Data Repository Selection: What to look for

This guide contains information on how to compare and select repositories for research data.

Evaluating a repository

There are many components you should take into account when evaluating a repository for potential use. Ask yourself the following questions as you make your decision: 

  • Does the repository accept and/or widely collect data similar to the data I've generated?
  • What are the storage size limits? Keep in mind that many repositories will have one limit for individual file sizes, and another for entire projects or datasets. It may also be possible to buy or request additional storage at certain repositories. 
  • Does the repository have any fees associated with submission? Are they one-time fees or recurring? Will you be assuming the cost or storage, or will your institution? Does your institution have (or can they acquire) a subscription or premium service for the repository? 
  • Is the repository FAIR compliant? 

Read more about how to find information to answer these questions in the boxes below.

Discipline specific vs generalist repositories

Some data types have discipline-specific repositories. If this applies to your data, it is generally better to choose to deposit in an appropriate discipline specific repository. You can learn more about these repositories and the data types they tend to cover on the discipline specific repositories tab at the top of this guide. 

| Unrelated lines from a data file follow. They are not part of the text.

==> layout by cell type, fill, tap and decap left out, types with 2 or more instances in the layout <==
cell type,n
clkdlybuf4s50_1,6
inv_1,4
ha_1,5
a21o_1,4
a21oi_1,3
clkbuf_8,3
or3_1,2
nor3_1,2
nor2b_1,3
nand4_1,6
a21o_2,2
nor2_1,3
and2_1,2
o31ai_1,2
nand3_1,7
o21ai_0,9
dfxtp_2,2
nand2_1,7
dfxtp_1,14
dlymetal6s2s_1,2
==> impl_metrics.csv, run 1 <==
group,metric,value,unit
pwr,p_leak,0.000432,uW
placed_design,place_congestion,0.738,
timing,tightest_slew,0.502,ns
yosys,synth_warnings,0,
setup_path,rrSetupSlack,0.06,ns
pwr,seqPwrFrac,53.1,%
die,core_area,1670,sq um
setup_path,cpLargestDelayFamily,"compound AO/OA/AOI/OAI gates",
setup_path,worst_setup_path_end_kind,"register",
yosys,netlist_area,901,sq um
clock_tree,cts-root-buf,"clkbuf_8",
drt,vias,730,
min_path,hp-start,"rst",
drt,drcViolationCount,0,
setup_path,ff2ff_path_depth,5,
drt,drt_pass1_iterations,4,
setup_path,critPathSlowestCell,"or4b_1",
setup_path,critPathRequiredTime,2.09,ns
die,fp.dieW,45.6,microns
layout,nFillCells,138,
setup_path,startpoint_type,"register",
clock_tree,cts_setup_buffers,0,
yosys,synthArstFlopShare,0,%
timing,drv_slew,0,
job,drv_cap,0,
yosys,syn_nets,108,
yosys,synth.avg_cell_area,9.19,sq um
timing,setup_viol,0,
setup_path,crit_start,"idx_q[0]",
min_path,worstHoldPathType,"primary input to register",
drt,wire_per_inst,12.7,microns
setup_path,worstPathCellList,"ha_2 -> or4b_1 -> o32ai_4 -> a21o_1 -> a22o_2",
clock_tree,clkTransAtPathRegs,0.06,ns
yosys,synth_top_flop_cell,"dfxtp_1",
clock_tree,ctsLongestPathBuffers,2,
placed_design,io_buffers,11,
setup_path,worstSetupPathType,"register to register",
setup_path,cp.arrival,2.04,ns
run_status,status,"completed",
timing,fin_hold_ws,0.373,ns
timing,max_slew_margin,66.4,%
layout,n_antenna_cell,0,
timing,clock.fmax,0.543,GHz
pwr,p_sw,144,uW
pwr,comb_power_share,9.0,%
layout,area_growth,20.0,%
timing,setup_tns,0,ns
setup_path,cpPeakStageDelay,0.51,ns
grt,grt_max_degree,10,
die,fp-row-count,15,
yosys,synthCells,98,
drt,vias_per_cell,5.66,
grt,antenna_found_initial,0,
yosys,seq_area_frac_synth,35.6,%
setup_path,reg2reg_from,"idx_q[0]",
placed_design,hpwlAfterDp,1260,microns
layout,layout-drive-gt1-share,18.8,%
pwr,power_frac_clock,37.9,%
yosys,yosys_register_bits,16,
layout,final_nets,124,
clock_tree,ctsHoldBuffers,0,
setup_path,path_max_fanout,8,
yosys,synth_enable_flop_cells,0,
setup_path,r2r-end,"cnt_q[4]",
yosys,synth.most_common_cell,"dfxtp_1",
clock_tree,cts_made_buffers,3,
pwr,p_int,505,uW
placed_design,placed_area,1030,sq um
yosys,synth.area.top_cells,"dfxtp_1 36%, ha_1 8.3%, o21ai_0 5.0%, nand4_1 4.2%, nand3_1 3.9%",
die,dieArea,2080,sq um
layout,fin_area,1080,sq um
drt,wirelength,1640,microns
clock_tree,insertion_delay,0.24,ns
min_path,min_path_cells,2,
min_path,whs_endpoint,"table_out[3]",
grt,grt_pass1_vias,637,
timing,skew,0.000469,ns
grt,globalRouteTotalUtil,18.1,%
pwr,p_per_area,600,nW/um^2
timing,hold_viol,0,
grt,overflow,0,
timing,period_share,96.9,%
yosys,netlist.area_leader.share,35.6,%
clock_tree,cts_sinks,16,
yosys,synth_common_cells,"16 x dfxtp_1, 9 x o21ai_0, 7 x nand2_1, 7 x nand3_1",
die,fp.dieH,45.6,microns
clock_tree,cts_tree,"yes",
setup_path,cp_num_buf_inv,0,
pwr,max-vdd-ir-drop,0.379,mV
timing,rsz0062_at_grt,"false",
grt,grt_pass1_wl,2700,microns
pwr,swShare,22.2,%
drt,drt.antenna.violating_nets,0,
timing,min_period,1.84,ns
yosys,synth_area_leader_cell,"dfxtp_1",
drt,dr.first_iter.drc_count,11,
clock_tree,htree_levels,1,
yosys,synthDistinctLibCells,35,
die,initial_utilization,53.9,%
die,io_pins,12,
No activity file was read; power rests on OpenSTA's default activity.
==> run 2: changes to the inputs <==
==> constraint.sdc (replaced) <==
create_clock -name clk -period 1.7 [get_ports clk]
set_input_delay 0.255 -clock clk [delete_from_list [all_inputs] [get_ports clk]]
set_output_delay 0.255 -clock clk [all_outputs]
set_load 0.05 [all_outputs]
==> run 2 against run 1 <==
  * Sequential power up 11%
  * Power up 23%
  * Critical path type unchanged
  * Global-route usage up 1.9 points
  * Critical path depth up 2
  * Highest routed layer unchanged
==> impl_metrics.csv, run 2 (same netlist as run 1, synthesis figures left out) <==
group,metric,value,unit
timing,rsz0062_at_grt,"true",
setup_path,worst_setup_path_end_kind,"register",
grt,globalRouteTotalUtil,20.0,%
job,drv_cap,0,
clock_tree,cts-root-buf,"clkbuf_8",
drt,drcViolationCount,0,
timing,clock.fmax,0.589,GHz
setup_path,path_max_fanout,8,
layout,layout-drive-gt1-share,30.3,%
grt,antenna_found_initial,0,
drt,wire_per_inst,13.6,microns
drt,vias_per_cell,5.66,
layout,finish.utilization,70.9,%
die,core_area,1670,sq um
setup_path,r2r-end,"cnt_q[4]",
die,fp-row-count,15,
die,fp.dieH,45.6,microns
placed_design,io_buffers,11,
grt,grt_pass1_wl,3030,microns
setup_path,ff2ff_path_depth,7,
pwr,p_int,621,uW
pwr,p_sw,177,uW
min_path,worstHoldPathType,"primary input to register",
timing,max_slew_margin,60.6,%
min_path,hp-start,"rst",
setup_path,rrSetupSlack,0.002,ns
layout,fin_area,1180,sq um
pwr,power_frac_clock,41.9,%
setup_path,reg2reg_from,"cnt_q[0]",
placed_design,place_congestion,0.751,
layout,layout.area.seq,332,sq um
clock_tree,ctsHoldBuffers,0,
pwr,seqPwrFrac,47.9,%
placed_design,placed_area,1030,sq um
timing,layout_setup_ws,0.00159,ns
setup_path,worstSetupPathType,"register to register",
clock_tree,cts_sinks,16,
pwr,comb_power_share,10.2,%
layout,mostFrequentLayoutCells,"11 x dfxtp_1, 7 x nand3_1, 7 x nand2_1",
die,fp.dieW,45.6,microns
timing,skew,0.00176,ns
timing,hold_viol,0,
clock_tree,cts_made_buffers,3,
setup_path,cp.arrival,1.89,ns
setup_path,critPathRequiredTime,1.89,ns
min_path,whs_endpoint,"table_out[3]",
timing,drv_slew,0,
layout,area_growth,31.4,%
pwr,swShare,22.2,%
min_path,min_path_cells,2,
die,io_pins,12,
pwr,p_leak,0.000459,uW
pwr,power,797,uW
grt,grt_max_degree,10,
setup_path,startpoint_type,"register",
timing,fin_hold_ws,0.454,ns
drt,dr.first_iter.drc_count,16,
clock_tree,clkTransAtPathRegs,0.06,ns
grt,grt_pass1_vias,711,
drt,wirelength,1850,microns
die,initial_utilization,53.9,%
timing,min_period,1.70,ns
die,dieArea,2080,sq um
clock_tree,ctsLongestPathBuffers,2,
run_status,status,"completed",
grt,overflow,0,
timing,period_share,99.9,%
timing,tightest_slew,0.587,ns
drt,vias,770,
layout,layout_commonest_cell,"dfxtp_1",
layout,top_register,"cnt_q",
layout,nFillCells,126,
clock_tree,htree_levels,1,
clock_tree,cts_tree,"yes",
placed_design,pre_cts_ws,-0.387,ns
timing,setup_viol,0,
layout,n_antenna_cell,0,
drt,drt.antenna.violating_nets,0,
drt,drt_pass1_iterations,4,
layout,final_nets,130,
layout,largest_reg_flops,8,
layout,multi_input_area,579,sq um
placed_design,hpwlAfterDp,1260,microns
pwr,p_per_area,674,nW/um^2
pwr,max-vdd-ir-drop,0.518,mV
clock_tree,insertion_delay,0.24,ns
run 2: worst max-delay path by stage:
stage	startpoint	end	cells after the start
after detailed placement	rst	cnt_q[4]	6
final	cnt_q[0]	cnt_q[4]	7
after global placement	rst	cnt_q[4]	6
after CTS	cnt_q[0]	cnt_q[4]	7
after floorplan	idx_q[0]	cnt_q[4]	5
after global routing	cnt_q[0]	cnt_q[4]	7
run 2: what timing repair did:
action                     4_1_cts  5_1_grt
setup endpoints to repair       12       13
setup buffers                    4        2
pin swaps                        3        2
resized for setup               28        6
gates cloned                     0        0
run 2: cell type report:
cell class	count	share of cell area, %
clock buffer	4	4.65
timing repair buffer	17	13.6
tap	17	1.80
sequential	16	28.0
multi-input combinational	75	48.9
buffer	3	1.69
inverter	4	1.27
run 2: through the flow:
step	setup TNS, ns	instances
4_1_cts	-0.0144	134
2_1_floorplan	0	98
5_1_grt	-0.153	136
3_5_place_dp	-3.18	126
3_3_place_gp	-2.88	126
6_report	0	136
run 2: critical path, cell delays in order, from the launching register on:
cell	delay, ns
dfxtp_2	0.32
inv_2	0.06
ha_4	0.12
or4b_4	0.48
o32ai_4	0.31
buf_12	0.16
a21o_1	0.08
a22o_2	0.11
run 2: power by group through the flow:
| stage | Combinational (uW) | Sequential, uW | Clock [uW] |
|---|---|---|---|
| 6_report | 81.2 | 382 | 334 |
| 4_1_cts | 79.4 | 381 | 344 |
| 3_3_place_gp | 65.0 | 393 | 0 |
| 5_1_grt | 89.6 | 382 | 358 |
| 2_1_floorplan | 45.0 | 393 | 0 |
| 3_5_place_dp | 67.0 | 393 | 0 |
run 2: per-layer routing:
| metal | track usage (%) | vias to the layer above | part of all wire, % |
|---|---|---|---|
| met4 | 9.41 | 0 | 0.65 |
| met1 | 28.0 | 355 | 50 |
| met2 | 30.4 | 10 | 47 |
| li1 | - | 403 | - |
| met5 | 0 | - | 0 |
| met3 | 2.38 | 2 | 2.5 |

If your data doesn't have a dedicated subject repository, or if you're working with many different types of data, you will probably be depositing in a generalist repository. There are many generalist repositories out there, so comparing your options is especially important in this scenario. You can read more about how to choose between these repositories on the generalist repositories tab at the top of this guide.

Be FAIR (and CARE)

One of the most important things to look for in a repository is FAIR compliance. FAIR stands for Findable, Accessible, Interoperable, and Reusable, and is used to refer to a set of standards for data storage and management set by a group of researchers, librarians, and scientists in 2016. FAIR compliance is meant to help mitigate the reproducibility crisis and ensure data is properly stored and cited.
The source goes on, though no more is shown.